**WHAT YOU SHOULD DO**
An exact copy of all entries is the expected answer.

**SOURCE MATERIAL**

===== src/lfp_pkg.sv =====
// Purpose: shared constants and types for the fp / lock-wait execution block
// Assumes: 32-bit apb register words, 64-bit fp registers, 32-bit gprs
// Notes: register offsets are byte addresses
package lfp_pkg;

  localparam logic [7:0] ADDR_CTRL = 8'h00;
  localparam logic [7:0] ADDR_FP_CSR = 8'h04;
  localparam logic [7:0] ADDR_LOCK_STAT = 8'h08;
  localparam logic [7:0] ADDR_RESUME_PC = 8'h0c;
  localparam logic [7:0] ADDR_INT_STATUS = 8'h10;
  localparam logic [7:0] ADDR_INT_ENABLE = 8'h14;
  localparam logic [7:0] ADDR_INT_CLEAR = 8'h18;

  // ctrl field positions
  localparam int CTRL_WIDE_MODE = 0;
  localparam int CTRL_FPU64 = 1;
  localparam int CTRL_REL6 = 2;
  localparam int CTRL_PAUSE_IMPL = 3;
  localparam int CTRL_COP1_USABLE = 4;
  localparam logic [4:0] CTRL_RESET = 5'h1b;

  // fp csr layout: flags [4:0], enables [9:5], cause [15:10], rounding [17:16]
  localparam int CSR_FLAGS_LSB = 0;
  localparam int CSR_ENABLES_LSB = 5;
  localparam int CSR_CAUSE_LSB = 10;
  localparam int CSR_RM_LSB = 16;
  localparam int CAUSE_UNIMPL = 5;

  // interrupt event bits
  localparam int EV_FP_EXC = 0;
  localparam int EV_RESERVED = 1;
  localparam int EV_COP_UNUSABLE = 2;
  localparam int EV_PAUSE_RELEASE = 3;
  localparam int NUM_EVENTS = 4;

  localparam logic [31:0] PC_STEP = 32'h0000_0004;

  typedef enum logic [3:0] {
    OP_NONE = 4'h0,
    OP_SHIFT_LEFT_LOGICAL = 4'h1,
    OP_NOR = 4'h2,
    OP_OR = 4'h3,
    OP_OR_IMMEDIATE = 4'h4,
    OP_PAUSE = 4'h5,
    OP_NEG_MUL_SUBTRACT = 4'h6,
    OP_PAIR_LOWER_LOWER_MERGE = 4'h7
  } lfp_op_t;

  typedef enum logic [1:0] {
    FMT_SINGLE = 2'h0,
    FMT_DOUBLE = 2'h1,
    FMT_PAIRED_SINGLE = 2'h2,
    FMT_ILLEGAL = 2'h3
  } lfp_fmt_t;

  typedef enum logic [1:0] {
    EXC_NONE = 2'h0,
    EXC_COP_UNUSABLE = 2'h1,
    EXC_RESERVED = 2'h2,
    EXC_FP = 2'h3
  } lfp_exc_t;

  typedef struct packed {
    lfp_op_t op;
    lfp_fmt_t fmt;
    logic delay_slot;
    logic [31:0] pc;
    logic [15:0] imm;
    logic [4:0] shamt;
    logic [4:0] dest;
    logic [63:0] src_a;
    logic [63:0] src_b;
    logic [63:0] src_c;
  } lfp_issue_t;

  typedef struct packed {
    logic fp;
    logic defined;
    logic [4:0] dest;
    logic [63:0] data;
  } lfp_wb_t;

  typedef struct packed {
    logic subtract;
    lfp_fmt_t fmt;
    logic [1:0] rm;
    logic [63:0] a;
    logic [63:0] b;
  } lfp_fpu_req_t;

  typedef struct packed {
    logic [63:0] data;
    logic [5:0] cause_hi;
    logic [5:0] cause_lo;
  } lfp_fpu_rsp_t;

endpackage : lfp_pkg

**COMPLETED TASK**
===== src/lfp_pkg.sv =====
// Purpose: shared constants and types for the fp / lock-wait execution block
// Assumes: 32-bit apb register words, 64-bit fp registers, 32-bit gprs
// Notes: register offsets are byte addresses
package lfp_pkg;

  localparam logic [7:0] ADDR_CTRL = 8'h00;
  localparam logic [7:0] ADDR_FP_CSR = 8'h04;
  localparam logic [7:0] ADDR_LOCK_STAT = 8'h08;
  localparam logic [7:0] ADDR_RESUME_PC = 8'h0c;
  localparam logic [7:0] ADDR_INT_STATUS = 8'h10;
  localparam logic [7:0] ADDR_INT_ENABLE = 8'h14;
  localparam logic [7:0] ADDR_INT_CLEAR = 8'h18;

  // ctrl field positions
  localparam int CTRL_WIDE_MODE = 0;
  localparam int CTRL_FPU64 = 1;
  localparam int CTRL_REL6 = 2;
  localparam int CTRL_PAUSE_IMPL = 3;
  localparam int CTRL_COP1_USABLE = 4;
  localparam logic [4:0] CTRL_RESET = 5'h1b;

  // fp csr layout: flags [4:0], enables [9:5], cause [15:10], rounding [17:16]
  localparam int CSR_FLAGS_LSB = 0;
  localparam int CSR_ENABLES_LSB = 5;
  localparam int CSR_CAUSE_LSB = 10;
  localparam int CSR_RM_LSB = 16;
  localparam int CAUSE_UNIMPL = 5;

  // interrupt event bits
  localparam int EV_FP_EXC = 0;
  localparam int EV_RESERVED = 1;
  localparam int EV_COP_UNUSABLE = 2;
  localparam int EV_PAUSE_RELEASE = 3;
  localparam int NUM_EVENTS = 4;

  localparam logic [31:0] PC_STEP = 32'h0000_0004;

  typedef enum logic [3:0] {
    OP_NONE = 4'h0,
    OP_SHIFT_LEFT_LOGICAL = 4'h1,
    OP_NOR = 4'h2,
    OP_OR = 4'h3,
    OP_OR_IMMEDIATE = 4'h4,
    OP_PAUSE = 4'h5,
    OP_NEG_MUL_SUBTRACT = 4'h6,
    OP_PAIR_LOWER_LOWER_MERGE = 4'h7
  } lfp_op_t;

  typedef enum logic [1:0] {
    FMT_SINGLE = 2'h0,
    FMT_DOUBLE = 2'h1,
    FMT_PAIRED_SINGLE = 2'h2,
    FMT_ILLEGAL = 2'h3
  } lfp_fmt_t;

  typedef enum logic [1:0] {
    EXC_NONE = 2'h0,
    EXC_COP_UNUSABLE = 2'h1,
    EXC_RESERVED = 2'h2,
    EXC_FP = 2'h3
  } lfp_exc_t;

  typedef struct packed {
    lfp_op_t op;
    lfp_fmt_t fmt;
    logic delay_slot;
    logic [31:0] pc;
    logic [15:0] imm;
    logic [4:0] shamt;
    logic [4:0] dest;
    logic [63:0] src_a;
    logic [63:0] src_b;
    logic [63:0] src_c;
  } lfp_issue_t;

  typedef struct packed {
    logic fp;
    logic defined;
    logic [4:0] dest;
    logic [63:0] data;
  } lfp_wb_t;

  typedef struct packed {
    logic subtract;
    lfp_fmt_t fmt;
    logic [1:0] rm;
    logic [63:0] a;
    logic [63:0] b;
  } lfp_fpu_req_t;

  typedef struct packed {
    logic [63:0] data;
    logic [5:0] cause_hi;
    logic [5:0] cause_lo;
  } lfp_fpu_rsp_t;

endpackage : lfp_pkg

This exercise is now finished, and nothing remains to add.